== Your goal ==
I need all the entries repeated exactly as written.

-- Source data follows --

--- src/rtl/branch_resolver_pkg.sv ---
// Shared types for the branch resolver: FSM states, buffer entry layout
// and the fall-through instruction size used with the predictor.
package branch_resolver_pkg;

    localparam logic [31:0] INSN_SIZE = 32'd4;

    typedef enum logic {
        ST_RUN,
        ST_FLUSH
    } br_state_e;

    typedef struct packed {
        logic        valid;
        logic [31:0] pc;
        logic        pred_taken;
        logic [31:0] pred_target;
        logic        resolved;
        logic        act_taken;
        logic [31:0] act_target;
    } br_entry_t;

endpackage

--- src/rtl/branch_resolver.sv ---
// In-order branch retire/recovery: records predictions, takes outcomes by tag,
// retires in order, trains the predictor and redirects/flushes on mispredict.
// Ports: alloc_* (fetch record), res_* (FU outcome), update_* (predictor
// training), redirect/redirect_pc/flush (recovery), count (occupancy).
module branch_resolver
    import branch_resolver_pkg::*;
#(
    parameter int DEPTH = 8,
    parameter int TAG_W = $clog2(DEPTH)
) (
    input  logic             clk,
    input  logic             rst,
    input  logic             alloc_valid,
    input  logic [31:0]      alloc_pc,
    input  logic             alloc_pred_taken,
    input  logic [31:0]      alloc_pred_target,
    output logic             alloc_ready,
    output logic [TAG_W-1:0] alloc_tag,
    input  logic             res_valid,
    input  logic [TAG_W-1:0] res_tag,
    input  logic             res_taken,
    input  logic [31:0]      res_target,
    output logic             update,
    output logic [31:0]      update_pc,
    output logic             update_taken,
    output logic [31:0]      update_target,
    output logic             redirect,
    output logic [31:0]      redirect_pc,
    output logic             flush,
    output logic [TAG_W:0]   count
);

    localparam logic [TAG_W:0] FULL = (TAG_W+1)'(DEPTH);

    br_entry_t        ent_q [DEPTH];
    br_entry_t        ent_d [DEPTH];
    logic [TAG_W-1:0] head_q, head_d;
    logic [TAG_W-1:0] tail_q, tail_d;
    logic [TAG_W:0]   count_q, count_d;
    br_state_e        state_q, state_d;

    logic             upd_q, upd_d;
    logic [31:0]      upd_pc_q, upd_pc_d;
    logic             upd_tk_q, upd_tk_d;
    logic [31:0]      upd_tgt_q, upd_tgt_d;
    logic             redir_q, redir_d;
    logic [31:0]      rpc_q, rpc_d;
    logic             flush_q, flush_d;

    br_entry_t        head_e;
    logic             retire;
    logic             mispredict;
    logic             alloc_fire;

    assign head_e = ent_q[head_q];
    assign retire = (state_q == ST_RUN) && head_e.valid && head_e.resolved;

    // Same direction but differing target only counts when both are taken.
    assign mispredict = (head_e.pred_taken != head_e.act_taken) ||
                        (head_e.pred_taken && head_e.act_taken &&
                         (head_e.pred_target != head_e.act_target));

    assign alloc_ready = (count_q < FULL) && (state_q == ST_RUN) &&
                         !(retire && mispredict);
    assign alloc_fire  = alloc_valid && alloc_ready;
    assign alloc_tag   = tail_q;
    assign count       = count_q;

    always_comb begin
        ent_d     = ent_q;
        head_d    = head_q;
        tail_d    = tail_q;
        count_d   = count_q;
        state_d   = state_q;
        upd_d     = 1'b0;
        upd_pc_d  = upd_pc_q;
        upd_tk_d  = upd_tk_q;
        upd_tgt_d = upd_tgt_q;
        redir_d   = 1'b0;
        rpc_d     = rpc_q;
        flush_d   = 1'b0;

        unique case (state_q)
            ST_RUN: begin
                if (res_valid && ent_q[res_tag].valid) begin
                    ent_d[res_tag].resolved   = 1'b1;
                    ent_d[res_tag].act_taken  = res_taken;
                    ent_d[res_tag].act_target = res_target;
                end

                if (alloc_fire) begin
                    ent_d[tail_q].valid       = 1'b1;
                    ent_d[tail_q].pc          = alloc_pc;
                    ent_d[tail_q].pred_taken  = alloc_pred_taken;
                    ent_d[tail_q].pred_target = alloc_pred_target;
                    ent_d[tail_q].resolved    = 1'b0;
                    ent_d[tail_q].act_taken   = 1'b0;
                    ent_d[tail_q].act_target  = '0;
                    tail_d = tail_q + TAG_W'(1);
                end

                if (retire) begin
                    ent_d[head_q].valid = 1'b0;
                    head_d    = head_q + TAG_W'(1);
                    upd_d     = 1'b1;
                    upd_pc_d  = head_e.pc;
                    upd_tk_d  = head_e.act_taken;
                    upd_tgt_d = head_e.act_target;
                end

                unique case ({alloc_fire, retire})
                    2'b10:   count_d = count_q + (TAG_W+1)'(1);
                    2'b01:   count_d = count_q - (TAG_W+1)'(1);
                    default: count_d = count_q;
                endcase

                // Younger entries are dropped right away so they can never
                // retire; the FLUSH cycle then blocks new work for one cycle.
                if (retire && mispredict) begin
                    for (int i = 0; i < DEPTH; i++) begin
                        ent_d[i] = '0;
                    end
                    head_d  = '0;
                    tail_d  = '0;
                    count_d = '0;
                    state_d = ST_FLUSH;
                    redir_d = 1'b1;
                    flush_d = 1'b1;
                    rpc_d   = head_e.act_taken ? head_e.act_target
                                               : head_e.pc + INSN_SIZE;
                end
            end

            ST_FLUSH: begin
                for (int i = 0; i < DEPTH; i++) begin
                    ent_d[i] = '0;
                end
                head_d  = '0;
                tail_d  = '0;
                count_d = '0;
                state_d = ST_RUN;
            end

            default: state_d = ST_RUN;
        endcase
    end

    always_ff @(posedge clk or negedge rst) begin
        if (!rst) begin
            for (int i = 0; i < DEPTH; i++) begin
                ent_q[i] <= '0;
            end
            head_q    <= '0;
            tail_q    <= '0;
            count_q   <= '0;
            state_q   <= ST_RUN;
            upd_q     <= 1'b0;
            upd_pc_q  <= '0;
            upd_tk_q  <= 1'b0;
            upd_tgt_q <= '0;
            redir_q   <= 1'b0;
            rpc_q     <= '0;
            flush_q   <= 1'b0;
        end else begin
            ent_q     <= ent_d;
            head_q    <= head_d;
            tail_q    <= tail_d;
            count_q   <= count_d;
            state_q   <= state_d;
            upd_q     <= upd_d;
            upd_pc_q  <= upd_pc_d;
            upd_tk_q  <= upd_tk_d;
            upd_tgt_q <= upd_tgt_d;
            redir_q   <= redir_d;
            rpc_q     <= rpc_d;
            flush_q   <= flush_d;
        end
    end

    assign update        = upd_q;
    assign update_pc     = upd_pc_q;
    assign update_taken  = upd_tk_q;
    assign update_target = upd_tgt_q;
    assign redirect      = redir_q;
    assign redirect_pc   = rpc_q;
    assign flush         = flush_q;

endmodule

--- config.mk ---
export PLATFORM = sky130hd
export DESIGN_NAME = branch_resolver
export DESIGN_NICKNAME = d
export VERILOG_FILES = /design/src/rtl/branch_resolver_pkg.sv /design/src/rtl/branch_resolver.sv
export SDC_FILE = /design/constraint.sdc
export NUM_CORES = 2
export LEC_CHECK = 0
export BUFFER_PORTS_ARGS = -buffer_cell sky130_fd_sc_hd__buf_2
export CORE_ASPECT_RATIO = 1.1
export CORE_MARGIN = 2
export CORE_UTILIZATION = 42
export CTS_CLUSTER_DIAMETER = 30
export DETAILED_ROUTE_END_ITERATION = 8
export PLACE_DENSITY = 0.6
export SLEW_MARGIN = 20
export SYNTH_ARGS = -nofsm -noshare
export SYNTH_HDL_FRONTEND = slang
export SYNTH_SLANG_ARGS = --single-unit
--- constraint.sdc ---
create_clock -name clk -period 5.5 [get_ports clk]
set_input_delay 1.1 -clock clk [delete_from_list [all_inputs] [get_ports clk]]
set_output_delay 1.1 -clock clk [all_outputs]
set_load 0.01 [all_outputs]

-- Source data concluded --

== Written response ==
--- src/rtl/branch_resolver_pkg.sv ---
// Shared types for the branch resolver: FSM states, buffer entry layout
// and the fall-through instruction size used with the predictor.
package branch_resolver_pkg;

    localparam logic [31:0] INSN_SIZE = 32'd4;

    typedef enum logic {
        ST_RUN,
        ST_FLUSH
    } br_state_e;

    typedef struct packed {
        logic        valid;
        logic [31:0] pc;
        logic        pred_taken;
        logic [31:0] pred_target;
        logic        resolved;
        logic        act_taken;
        logic [31:0] act_target;
    } br_entry_t;

endpackage

--- src/rtl/branch_resolver.sv ---
// In-order branch retire/recovery: records predictions, takes outcomes by tag,
// retires in order, trains the predictor and redirects/flushes on mispredict.
// Ports: alloc_* (fetch record), res_* (FU outcome), update_* (predictor
// training), redirect/redirect_pc/flush (recovery), count (occupancy).
module branch_resolver
    import branch_resolver_pkg::*;
#(
    parameter int DEPTH = 8,
    parameter int TAG_W = $clog2(DEPTH)
) (
    input  logic             clk,
    input  logic             rst,
    input  logic             alloc_valid,
    input  logic [31:0]      alloc_pc,
    input  logic             alloc_pred_taken,
    input  logic [31:0]      alloc_pred_target,
    output logic             alloc_ready,
    output logic [TAG_W-1:0] alloc_tag,
    input  logic             res_valid,
    input  logic [TAG_W-1:0] res_tag,
    input  logic             res_taken,
    input  logic [31:0]      res_target,
    output logic             update,
    output logic [31:0]      update_pc,
    output logic             update_taken,
    output logic [31:0]      update_target,
    output logic             redirect,
    output logic [31:0]      redirect_pc,
    output logic             flush,
    output logic [TAG_W:0]   count
);

    localparam logic [TAG_W:0] FULL = (TAG_W+1)'(DEPTH);

    br_entry_t        ent_q [DEPTH];
    br_entry_t        ent_d [DEPTH];
    logic [TAG_W-1:0] head_q, head_d;
    logic [TAG_W-1:0] tail_q, tail_d;
    logic [TAG_W:0]   count_q, count_d;
    br_state_e        state_q, state_d;

    logic             upd_q, upd_d;
    logic [31:0]      upd_pc_q, upd_pc_d;
    logic             upd_tk_q, upd_tk_d;
    logic [31:0]      upd_tgt_q, upd_tgt_d;
    logic             redir_q, redir_d;
    logic [31:0]      rpc_q, rpc_d;
    logic             flush_q, flush_d;

    br_entry_t        head_e;
    logic             retire;
    logic             mispredict;
    logic             alloc_fire;

    assign head_e = ent_q[head_q];
    assign retire = (state_q == ST_RUN) && head_e.valid && head_e.resolved;

    // Same direction but differing target only counts when both are taken.
    assign mispredict = (head_e.pred_taken != head_e.act_taken) ||
                        (head_e.pred_taken && head_e.act_taken &&
                         (head_e.pred_target != head_e.act_target));

    assign alloc_ready = (count_q < FULL) && (state_q == ST_RUN) &&
                         !(retire && mispredict);
    assign alloc_fire  = alloc_valid && alloc_ready;
    assign alloc_tag   = tail_q;
    assign count       = count_q;

    always_comb begin
        ent_d     = ent_q;
        head_d    = head_q;
        tail_d    = tail_q;
        count_d   = count_q;
        state_d   = state_q;
        upd_d     = 1'b0;
        upd_pc_d  = upd_pc_q;
        upd_tk_d  = upd_tk_q;
        upd_tgt_d = upd_tgt_q;
        redir_d   = 1'b0;
        rpc_d     = rpc_q;
        flush_d   = 1'b0;

        unique case (state_q)
            ST_RUN: begin
                if (res_valid && ent_q[res_tag].valid) begin
                    ent_d[res_tag].resolved   = 1'b1;
                    ent_d[res_tag].act_taken  = res_taken;
                    ent_d[res_tag].act_target = res_target;
                end

                if (alloc_fire) begin
                    ent_d[tail_q].valid       = 1'b1;
                    ent_d[tail_q].pc          = alloc_pc;
                    ent_d[tail_q].pred_taken  = alloc_pred_taken;
                    ent_d[tail_q].pred_target = alloc_pred_target;
                    ent_d[tail_q].resolved    = 1'b0;
                    ent_d[tail_q].act_taken   = 1'b0;
                    ent_d[tail_q].act_target  = '0;
                    tail_d = tail_q + TAG_W'(1);
                end

                if (retire) begin
                    ent_d[head_q].valid = 1'b0;
                    head_d    = head_q + TAG_W'(1);
                    upd_d     = 1'b1;
                    upd_pc_d  = head_e.pc;
                    upd_tk_d  = head_e.act_taken;
                    upd_tgt_d = head_e.act_target;
                end

                unique case ({alloc_fire, retire})
                    2'b10:   count_d = count_q + (TAG_W+1)'(1);
                    2'b01:   count_d = count_q - (TAG_W+1)'(1);
                    default: count_d = count_q;
                endcase

                // Younger entries are dropped right away so they can never
                // retire; the FLUSH cycle then blocks new work for one cycle.
                if (retire && mispredict) begin
                    for (int i = 0; i < DEPTH; i++) begin
                        ent_d[i] = '0;
                    end
                    head_d  = '0;
                    tail_d  = '0;
                    count_d = '0;
                    state_d = ST_FLUSH;
                    redir_d = 1'b1;
                    flush_d = 1'b1;
                    rpc_d   = head_e.act_taken ? head_e.act_target
                                               : head_e.pc + INSN_SIZE;
                end
            end

            ST_FLUSH: begin
                for (int i = 0; i < DEPTH; i++) begin
                    ent_d[i] = '0;
                end
                head_d  = '0;
                tail_d  = '0;
                count_d = '0;
                state_d = ST_RUN;
            end

            default: state_d = ST_RUN;
        endcase
    end

    always_ff @(posedge clk or negedge rst) begin
        if (!rst) begin
            for (int i = 0; i < DEPTH; i++) begin
                ent_q[i] <= '0;
            end
            head_q    <= '0;
            tail_q    <= '0;
            count_q   <= '0;
            state_q   <= ST_RUN;
            upd_q     <= 1'b0;
            upd_pc_q  <= '0;
            upd_tk_q  <= 1'b0;
            upd_tgt_q <= '0;
            redir_q   <= 1'b0;
            rpc_q     <= '0;
            flush_q   <= 1'b0;
        end else begin
            ent_q     <= ent_d;
            head_q    <= head_d;
            tail_q    <= tail_d;
            count_q   <= count_d;
            state_q   <= state_d;
            upd_q     <= upd_d;
            upd_pc_q  <= upd_pc_d;
            upd_tk_q  <= upd_tk_d;
            upd_tgt_q <= upd_tgt_d;
            redir_q   <= redir_d;
            rpc_q     <= rpc_d;
            flush_q   <= flush_d;
        end
    end

    assign update        = upd_q;
    assign update_pc     = upd_pc_q;
    assign update_taken  = upd_tk_q;
    assign update_target = upd_tgt_q;
    assign redirect      = redir_q;
    assign redirect_pc   = rpc_q;
    assign flush         = flush_q;

endmodule

--- config.mk ---
export PLATFORM = sky130hd
export DESIGN_NAME = branch_resolver
export DESIGN_NICKNAME = d
export VERILOG_FILES = /design/src/rtl/branch_resolver_pkg.sv /design/src/rtl/branch_resolver.sv
export SDC_FILE = /design/constraint.sdc
export NUM_CORES = 2
export LEC_CHECK = 0
export BUFFER_PORTS_ARGS = -buffer_cell sky130_fd_sc_hd__buf_2
export CORE_ASPECT_RATIO = 1.1
export CORE_MARGIN = 2
export CORE_UTILIZATION = 42
export CTS_CLUSTER_DIAMETER = 30
export DETAILED_ROUTE_END_ITERATION = 8
export PLACE_DENSITY = 0.6
export SLEW_MARGIN = 20
export SYNTH_ARGS = -nofsm -noshare
export SYNTH_HDL_FRONTEND = slang
export SYNTH_SLANG_ARGS = --single-unit
--- constraint.sdc ---
create_clock -name clk -period 5.5 [get_ports clk]
set_input_delay 1.1 -clock clk [delete_from_list [all_inputs] [get_ports clk]]
set_output_delay 1.1 -clock clk [all_outputs]
set_load 0.01 [all_outputs]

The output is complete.